Each team had two computers running at all times, as they identified drill sites and grew their companies.

“You have to make deals and negotiate with other teams, using the language of the oil business to do the negotiation,” Westra said.

The students earned one Career and Technology Studies (CTS) credit during the competition. Students can compete in up to three PetroChallenges, held annually, earning up to five credits over time.

Experience not just for math, science wizards

While the competition has an appeal to students with strong math and science skills, it would also be beneficial to students who aren’t on an academic track. Westra said one of his students was outstanding in the competition because he displayed a knack for negotiation. One teacher whose team has won past events and gone on to compete internationally shared advice with Westra that each team needs a communicator, a data analyst and a mathematician.
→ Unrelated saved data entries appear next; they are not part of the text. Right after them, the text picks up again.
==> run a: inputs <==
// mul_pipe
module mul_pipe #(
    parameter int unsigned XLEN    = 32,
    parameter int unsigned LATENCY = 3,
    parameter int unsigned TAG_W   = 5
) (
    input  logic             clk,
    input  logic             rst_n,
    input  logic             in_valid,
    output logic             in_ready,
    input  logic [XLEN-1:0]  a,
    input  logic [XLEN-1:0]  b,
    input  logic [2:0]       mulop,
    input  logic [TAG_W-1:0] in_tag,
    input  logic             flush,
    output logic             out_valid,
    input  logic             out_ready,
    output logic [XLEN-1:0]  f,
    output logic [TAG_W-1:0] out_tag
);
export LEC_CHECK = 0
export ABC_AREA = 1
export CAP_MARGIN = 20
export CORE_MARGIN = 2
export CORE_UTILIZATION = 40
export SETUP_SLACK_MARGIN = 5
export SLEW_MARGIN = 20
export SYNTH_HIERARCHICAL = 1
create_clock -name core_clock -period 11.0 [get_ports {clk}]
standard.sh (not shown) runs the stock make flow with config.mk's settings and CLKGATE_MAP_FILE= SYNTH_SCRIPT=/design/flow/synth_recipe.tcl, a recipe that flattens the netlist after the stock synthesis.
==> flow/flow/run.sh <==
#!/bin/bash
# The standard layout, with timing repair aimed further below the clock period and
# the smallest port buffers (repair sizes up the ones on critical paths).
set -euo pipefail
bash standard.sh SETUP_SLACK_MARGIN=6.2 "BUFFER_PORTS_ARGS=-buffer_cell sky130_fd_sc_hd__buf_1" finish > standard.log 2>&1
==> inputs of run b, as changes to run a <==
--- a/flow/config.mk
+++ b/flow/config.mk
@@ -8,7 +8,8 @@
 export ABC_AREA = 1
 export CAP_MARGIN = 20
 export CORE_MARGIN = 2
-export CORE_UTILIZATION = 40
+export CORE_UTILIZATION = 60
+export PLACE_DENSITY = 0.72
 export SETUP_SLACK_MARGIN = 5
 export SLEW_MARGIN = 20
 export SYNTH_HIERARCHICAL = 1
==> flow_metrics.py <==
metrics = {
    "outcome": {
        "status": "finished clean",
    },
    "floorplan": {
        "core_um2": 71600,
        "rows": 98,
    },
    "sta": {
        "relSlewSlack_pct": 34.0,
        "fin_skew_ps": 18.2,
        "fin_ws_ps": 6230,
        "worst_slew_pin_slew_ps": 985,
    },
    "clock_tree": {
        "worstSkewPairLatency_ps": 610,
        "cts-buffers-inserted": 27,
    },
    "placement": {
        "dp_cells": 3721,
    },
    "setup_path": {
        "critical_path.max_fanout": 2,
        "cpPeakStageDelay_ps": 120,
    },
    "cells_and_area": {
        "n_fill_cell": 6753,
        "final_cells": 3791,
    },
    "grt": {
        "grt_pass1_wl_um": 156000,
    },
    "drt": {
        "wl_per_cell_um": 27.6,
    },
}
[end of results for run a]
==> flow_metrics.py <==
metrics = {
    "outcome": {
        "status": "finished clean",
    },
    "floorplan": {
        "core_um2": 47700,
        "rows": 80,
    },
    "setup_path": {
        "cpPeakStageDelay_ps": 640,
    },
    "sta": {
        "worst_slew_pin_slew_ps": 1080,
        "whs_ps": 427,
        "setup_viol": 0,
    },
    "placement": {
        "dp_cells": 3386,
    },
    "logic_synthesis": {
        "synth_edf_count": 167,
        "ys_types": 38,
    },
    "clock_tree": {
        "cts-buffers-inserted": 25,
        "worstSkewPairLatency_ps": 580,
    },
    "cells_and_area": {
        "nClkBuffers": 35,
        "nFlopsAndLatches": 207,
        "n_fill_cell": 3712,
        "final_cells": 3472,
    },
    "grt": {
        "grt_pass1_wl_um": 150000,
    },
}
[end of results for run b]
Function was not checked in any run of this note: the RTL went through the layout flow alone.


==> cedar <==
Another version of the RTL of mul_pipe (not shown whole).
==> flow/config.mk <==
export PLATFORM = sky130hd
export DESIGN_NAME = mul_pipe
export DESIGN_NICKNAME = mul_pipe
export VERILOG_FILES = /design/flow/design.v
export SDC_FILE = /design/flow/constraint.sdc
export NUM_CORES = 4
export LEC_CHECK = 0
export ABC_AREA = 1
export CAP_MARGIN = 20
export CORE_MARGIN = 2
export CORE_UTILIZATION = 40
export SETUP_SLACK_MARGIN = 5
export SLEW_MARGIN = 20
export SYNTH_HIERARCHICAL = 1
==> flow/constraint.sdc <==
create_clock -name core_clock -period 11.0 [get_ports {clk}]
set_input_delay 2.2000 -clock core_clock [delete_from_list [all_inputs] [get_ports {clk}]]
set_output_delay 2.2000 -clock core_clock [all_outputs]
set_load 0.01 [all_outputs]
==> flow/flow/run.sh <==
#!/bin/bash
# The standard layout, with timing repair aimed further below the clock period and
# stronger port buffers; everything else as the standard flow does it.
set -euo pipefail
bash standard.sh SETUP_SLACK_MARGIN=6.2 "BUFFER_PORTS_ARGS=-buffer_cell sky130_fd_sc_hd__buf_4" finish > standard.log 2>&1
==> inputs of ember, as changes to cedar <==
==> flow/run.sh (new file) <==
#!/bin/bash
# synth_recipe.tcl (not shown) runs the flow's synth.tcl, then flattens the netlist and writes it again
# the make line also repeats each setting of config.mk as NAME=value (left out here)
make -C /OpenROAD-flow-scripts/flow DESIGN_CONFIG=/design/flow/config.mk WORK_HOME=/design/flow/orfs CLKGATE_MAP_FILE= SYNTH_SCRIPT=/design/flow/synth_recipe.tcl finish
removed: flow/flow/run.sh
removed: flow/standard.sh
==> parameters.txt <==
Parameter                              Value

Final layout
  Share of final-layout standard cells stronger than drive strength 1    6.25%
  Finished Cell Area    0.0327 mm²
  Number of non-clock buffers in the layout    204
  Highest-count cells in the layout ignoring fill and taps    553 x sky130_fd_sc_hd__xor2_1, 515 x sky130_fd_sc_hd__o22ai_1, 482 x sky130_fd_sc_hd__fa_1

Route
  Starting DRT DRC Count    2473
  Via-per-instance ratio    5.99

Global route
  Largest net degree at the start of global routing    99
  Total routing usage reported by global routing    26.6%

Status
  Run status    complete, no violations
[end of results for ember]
Background: an optimization exercise with open tools, aiming at small area, a short achievable clock period and few clock cycles. Do not read the settings as production practice.
In this exercise RTL edits were held to simulation tests only and were not proved equivalent to the original.
Power is estimated from default activity; no workload was simulated.

## flow/design.v (module list and top-level ports; edited modules follow where they fit)
// module mod509_reduce: 35 lines
// module fast_add: 35 lines
// module fast_gt: 26 lines
// module inv_table: 870 lines
// module series_sorter: 33 lines
// module sp_top: 140 lines
module sp_top
(
	input  logic         clk,
	input  logic         rst_n,
	input  sp_pkg::series_beat_t in_beat,
	input  sp_pkg::sp_mode_t     in_mode,
	output sp_pkg::series_beat_t out_beat
);
  // ...
==> flow/flow/run.sh <==
#!/bin/bash
# Layout: the standard flow (standard.sh) with two changes to how the
# layout is made; the SDC, so the clock period and I/O constraints, is
# the standard flow's own and unchanged.
#  1. Synthesis is the standard script except that the inverse table
#     (module inv_table) is mapped by ABC for area (flow/lut_area.script)
#     before the standard ABC call maps the rest. Registers are untouched.
#  2. ORFS's timing repair aims at slack beyond the design's period, so
#     that it sizes up the longest paths.
# Usage: bash flow/run.sh [make target]   (default finish)
set -euo pipefail
here=$(pwd)
target=${1:-finish}

# synthesis script: synth_recipe.tcl sourcing a copy of ORFS's synth.tcl
# with one extra ABC call for the table module
sed "/^ *log_cmd abc {\*}\$abc_args/i\\
  log_cmd abc -script $here/flow/lut_area.script {*}[lrange \$abc_args 2 end] inv_table" \
  "$FLOW_HOME/scripts/synth.tcl" > "$here/synth_lut.tcl"
grep -q "lut_area.script" "$here/synth_lut.tcl"
sed "s#\$::env(SCRIPTS_DIR)/synth.tcl#$here/synth_lut.tcl#" "$here/synth_recipe.tcl" > "$here/synth_recipe_lut.tcl"
grep -q "synth_lut.tcl" "$here/synth_recipe_lut.tcl"

# run the synth target with that script, then the standard flow on top
make_cmd=$(grep -m1 '^make -C' "$here/standard.sh" | sed -e "s#SYNTH_SCRIPT=[^ ]*#SYNTH_SCRIPT=$here/synth_recipe_lut.tcl#" -e 's#"\${@:-finish}"##')
eval "$make_cmd synth" > "$here/synth_lut.log" 2>&1

export SETUP_SLACK_MARGIN=6.7
bash "$here/standard.sh" "$target" > "$here/standard.log" 2>&1
==> flow/flow/lut_area.script <==
strash
&get -n
&dch -f
&nf -R 1000
&put
==> flow/standard.sh <==
#!/bin/bash
# synth_recipe.tcl (not shown) runs the flow's synth.tcl, then flattens the netlist and writes it again
# the make line also repeats each setting of config.mk as NAME=value (left out here)
make -C /OpenROAD-flow-scripts/flow DESIGN_CONFIG=/design/flow/config.mk WORK_HOME=/design/flow/orfs CLKGATE_MAP_FILE= SYNTH_SCRIPT=/design/flow/synth_recipe.tcl "${@:-finish}"
==> flow/config.mk <==
export PLATFORM = sky130hd
export DESIGN_NAME = sp_top
export DESIGN_NICKNAME = sp_top
export VERILOG_FILES = /design/flow/design.v
export SDC_FILE = /design/flow/constraint.sdc
export NUM_CORES = 4
export LEC_CHECK = 0
export CAP_MARGIN = 20
export CORE_MARGIN = 2
export CORE_UTILIZATION = 40
export CTS_BUF_LIST = sky130_fd_sc_hd__clkbuf_8
export PLACE_DENSITY = 0.45
export SLEW_MARGIN = 20
export SYNTH_HIERARCHICAL = 1
==> flow/constraint.sdc <==
create_clock -name core_clock -period 10.0 [get_ports {clk}]
set_input_delay 2.0000 -clock core_clock [delete_from_list [all_inputs] [get_ports {clk}]]
set_output_delay 2.0000 -clock core_clock [all_outputs]
set_load 0.01 [all_outputs]
Source: an optimization exercise on an open RTL-to-GDS flow (aim: small area and a short achievable clock period). Production flows keep margins and buffers that such runs may drop.
At most, simulation tests tie the RTL to the original design; equivalence was not proved.
No activity file was given, so power comes from the tool's default toggle rates.

==> inputs of pepper <==
==> flow/design.v (excerpt) <==
module dds_gain_decimator (
  input  logic        clock,
  input  logic        reset,
  input  logic        io_en,
  input  logic [31:0] io_in_value,
  input  logic [15:0] io_gain,
  input  logic [7:0]  io_decim,
  output logic        io_out_valid,
  output logic [31:0] io_out_bits,
  input  logic        io_out_ready,
  output logic [3:0]  io_level,
  output logic [15:0] io_overflow_cnt
);
clock: 8.0 ns
lec_check: 0
cap_margin: 20
core_margin: 2
core_utilization: 40
setup_slack_margin: 5.0
slew_margin: 20
run.sh (not shown) runs the stock make flow with config.mk's settings and CLKGATE_MAP_FILE= SYNTH_SCRIPT=/design/flow/synth_recipe.tcl, a recipe that flattens the netlist after the stock synthesis.
==> inputs of yarrow, as changes to pepper <==
--- a/flow/design.v
+++ b/flow/design.v
@@ -780,20 +780,21 @@
   logic [31:0]   dec;
   assign dec_full = s_q + c_q + {{(46-LOW){1'b0}}, ci_q};
   assign dec = dec_full[46:15];
   logic [31:0] h_q;
   logic [31:0] mem [7];
   logic [6:0]  rd, wr;
   logic [3:0]  level;
-  logic        empty, le1, full;
+  logic        valid, empty, le1, full;
   logic [31:0] m_rd;
   assign m_rd = (mem[0] & {32{rd[0]}}) | (mem[1] & {32{rd[1]}}) |
                 (mem[2] & {32{rd[2]}}) | (mem[3] & {32{rd[3]}}) |
                 (mem[4] & {32{rd[4]}}) | (mem[5] & {32{rd[5]}}) |
                 (mem[6] & {32{rd[6]}});
+  assign empty = !valid;
   logic ready;
   assign ready = io_out_ready;
   logic [3:0] lvl_r, lvl_n, level_nx;
   assign lvl_r = level + {3'd0, dec_valid} - {3'd0, !empty};
   assign lvl_n = level + {3'd0, dec_valid && !full};
   assign level_nx = ready ? lvl_r : lvl_n;
   logic m_push, m_pop, m_we, h_dec;
@@ -808,26 +809,26 @@
     else if (ready) h_q <= m_rd;
   end
   always_ff @(posedge clock or negedge reset) begin
     if (!reset) begin
       rd    <= 7'd1;
       wr    <= 7'd1;
       level <= '0;
-      empty <= 1'b1;
+      valid <= 1'b0;
       le1   <= 1'b1;
       full  <= 1'b0;
       io_overflow_cnt <= '0;
     end else begin
       if (m_push) wr <= {wr[5:0], wr[6]};
       if (m_pop)  rd <= {rd[5:0], rd[6]};
       level <= level_nx;
-      empty <= (level_nx == 4'd0);
+      valid <= (level_nx != 4'd0);
       le1   <= (level_nx <= 4'd1);
       full  <= (level_nx == 4'd8);
       if (dec_valid && full && !ready && io_overflow_cnt != 16'hFFFF)
         io_overflow_cnt <= io_overflow_cnt + 16'd1;
     end
   end
-  assign io_out_valid = !empty;
+  assign io_out_valid = valid;
   assign io_out_bits  = h_q;
   assign io_level     = level;
 endmodule
- CORE_UTILIZATION: 40 -> 65
- CTS_CLUSTER_DIAMETER: unset -> 150
- CTS_CLUSTER_SIZE: unset -> 30
==> parameters.txt <==
Parameter                              Value

Outcome
  Result of the run    finished clean

Cells and area
  Inverters    234

Timing
  Worst-margin pin slew    1.08 ns

Detailed routing
  1st-pass router iterations    7
  Highest routing layer actually used    met4

Worst setup path
  Minimum setup slack among reg-to-reg paths    4.83 ns
  Number of cell instances on the worst register-to-register path    11

Synthesis
  Share of the yosys chip area belonging to registers    about 44%
  Synthesized-area fraction occupied by adder cells    18.8%
  Xor and xnor fraction of the mapped netlist area    10.6%

Pwr
  Proportion of total power due to net switching    about 42%
the above is filed under yarrow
Andrew te Linde, a Grade 11 student who was part of team “Lime Corp,” described PetroChallenge as a “100 per cent unique” and exceptional learning opportunity.

“I have never been so engaged,” he said. The key was the theory being learned was immediately put into practice in a real-life simulation.

Calgary Christian had never participated in PetroChallenge before. The students went in unsure of what to expect. While the facilitators “blazed through a lot of information,” te Linde said they’d broken the information down into sections, each followed by specific challenges so students could practice what they’d learned.

“It wasn’t overwhelming,” te Linde said.

“They learned in two hours what would have taken me two weeks,” agreed Westra.

Although he spent the past couple of years exploring a potential career in pediatric medicine, te Linde returned from his PetroChallenge experience seriously considering a career in the oil and gas industry, perhaps as a geophysicist. He enjoyed reading two-dimensional seismic data, analyzing gravimetric and magnetism information, considering fault lines and cap rock – to find the best spots for a quick return on investment or locations that would produce long term.  

Even if he doesn’t pursue a career in the industry, te Linde said he has a deeper understanding and better appreciation of the industry that drives so much of Alberta’s economy, and he’d encourage other students to attend if they get the opportunity.

The simulation gave students a sense of the broad range of career opportunities involved, from landsmen to engineers, said Westra. The simulations were excellent in that they weren’t too difficult or too easy. Students had opportunities to fail and then learn from the experience, one of the benefits of  game-based learning, he said.

“They can fail in a game without consequence,” Westra said. “In a classroom, kids may be afraid to fail, but they all understand that they can fail in a game.”

Team wins sportsmanship award

Students were constantly talking about how they could improve their companies’ fortunes. One of the Calgary Christian teams rose from 27th rank to finish 11th. Two other teams finished 10th and fifth overall. For first-timers, all the teams did exceptionally well.

Perhaps best of all, te Linde and his Lime Corp teammates won a sportsmanship award, receiving high-end headphones for their consistently respectful exchanges with facilitators and other teams.

Westra said he was proud of his students. The award wasn’t for cheering on other teams. The students didn’t have time for that. Instead, it was the way they conducted themselves in every interaction, speaking “directly, politely, and they were never abrupt.”